• _Instructions for the task_
In the records below, some lines hold the word "instances". Copy each of those lines.

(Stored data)
"""

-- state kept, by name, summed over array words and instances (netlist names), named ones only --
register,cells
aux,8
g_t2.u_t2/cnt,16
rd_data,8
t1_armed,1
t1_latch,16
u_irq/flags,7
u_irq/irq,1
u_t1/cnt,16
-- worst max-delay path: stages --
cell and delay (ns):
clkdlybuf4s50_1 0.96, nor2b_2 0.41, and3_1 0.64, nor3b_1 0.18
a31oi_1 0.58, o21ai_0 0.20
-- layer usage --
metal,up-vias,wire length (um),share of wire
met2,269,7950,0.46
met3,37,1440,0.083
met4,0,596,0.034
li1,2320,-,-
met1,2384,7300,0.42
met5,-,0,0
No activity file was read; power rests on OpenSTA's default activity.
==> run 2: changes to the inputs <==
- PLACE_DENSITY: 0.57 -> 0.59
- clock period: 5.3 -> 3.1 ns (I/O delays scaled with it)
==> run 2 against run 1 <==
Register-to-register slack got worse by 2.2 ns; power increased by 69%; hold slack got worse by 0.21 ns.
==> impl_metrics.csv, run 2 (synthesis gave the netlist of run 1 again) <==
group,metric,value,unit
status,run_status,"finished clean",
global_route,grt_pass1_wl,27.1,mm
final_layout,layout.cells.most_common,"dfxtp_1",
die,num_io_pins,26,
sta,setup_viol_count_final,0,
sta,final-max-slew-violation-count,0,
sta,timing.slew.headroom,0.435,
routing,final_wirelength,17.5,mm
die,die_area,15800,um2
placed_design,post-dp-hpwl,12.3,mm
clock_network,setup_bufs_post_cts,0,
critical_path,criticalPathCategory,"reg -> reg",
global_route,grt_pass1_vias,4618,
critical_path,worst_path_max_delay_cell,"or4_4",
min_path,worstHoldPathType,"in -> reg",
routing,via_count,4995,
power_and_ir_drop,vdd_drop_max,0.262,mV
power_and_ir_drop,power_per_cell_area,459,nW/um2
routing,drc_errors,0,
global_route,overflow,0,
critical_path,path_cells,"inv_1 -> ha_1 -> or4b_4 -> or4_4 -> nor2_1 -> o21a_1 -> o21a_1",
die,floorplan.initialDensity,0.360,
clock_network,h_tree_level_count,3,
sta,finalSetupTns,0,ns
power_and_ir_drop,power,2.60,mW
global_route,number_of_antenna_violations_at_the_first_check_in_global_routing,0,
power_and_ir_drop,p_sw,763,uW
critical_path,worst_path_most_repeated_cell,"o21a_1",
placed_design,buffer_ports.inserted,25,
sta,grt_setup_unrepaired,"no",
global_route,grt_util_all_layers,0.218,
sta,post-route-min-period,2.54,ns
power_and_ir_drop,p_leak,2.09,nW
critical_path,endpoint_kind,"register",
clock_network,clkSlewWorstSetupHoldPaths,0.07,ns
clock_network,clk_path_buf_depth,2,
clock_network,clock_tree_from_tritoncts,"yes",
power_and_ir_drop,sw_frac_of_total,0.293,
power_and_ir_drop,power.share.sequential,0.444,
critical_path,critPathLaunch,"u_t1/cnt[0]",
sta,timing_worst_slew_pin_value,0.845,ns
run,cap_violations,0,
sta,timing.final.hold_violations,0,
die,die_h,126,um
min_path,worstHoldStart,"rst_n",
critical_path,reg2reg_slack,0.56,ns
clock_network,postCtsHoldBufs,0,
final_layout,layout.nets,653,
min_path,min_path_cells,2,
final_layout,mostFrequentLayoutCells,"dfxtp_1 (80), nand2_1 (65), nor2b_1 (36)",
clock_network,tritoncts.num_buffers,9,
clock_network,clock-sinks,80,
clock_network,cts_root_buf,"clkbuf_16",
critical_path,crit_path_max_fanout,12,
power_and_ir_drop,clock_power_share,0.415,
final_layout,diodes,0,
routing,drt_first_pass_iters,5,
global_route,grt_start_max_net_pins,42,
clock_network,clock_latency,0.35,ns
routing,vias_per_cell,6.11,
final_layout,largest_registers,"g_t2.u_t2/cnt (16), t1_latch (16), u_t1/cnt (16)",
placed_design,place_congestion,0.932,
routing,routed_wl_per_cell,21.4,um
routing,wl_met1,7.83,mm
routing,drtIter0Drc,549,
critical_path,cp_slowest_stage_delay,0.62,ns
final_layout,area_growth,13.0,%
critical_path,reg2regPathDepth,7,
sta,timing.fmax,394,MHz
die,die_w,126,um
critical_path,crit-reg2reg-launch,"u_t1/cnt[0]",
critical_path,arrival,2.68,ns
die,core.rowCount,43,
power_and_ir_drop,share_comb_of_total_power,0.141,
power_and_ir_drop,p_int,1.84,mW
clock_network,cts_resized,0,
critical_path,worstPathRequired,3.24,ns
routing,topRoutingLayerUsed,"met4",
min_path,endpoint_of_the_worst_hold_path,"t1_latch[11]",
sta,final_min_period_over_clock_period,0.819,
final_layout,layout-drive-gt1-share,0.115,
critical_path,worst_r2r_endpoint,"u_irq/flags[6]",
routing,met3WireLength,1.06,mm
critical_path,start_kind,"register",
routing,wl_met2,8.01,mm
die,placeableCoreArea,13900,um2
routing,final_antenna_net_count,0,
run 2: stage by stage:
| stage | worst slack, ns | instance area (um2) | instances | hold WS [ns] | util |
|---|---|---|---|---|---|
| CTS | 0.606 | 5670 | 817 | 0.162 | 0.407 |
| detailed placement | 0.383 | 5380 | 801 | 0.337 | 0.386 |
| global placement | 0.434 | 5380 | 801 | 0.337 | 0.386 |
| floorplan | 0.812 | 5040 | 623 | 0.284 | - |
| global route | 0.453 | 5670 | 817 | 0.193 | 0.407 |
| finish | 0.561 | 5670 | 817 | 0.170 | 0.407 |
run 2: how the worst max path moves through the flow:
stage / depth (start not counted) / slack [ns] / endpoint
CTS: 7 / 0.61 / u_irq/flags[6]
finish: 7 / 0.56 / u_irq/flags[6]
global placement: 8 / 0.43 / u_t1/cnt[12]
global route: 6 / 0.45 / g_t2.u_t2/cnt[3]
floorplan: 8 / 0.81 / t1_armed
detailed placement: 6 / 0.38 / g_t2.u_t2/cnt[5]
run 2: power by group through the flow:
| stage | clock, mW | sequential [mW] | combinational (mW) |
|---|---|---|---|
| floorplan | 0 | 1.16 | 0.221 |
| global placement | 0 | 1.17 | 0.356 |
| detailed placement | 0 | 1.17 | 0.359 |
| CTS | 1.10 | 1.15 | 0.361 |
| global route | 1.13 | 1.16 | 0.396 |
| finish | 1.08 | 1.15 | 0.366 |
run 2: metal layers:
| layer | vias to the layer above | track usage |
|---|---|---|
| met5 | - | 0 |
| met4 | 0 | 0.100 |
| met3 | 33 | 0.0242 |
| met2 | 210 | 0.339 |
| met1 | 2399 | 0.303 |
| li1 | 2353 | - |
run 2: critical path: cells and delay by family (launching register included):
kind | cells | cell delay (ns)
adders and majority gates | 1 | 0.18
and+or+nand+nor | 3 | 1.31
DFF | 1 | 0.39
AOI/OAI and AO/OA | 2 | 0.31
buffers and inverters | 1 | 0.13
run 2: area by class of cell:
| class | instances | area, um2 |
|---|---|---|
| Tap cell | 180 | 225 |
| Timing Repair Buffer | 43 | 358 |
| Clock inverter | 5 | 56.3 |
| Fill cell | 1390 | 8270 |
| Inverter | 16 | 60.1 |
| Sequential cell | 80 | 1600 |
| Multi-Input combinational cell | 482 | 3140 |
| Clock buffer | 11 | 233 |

"""

• _Result of the exercise_
-- state kept, by name, summed over array words and instances (netlist names), named ones only --
| stage | worst slack, ns | instance area (um2) | instances | hold WS [ns] | util |
| class | instances | area, um2 |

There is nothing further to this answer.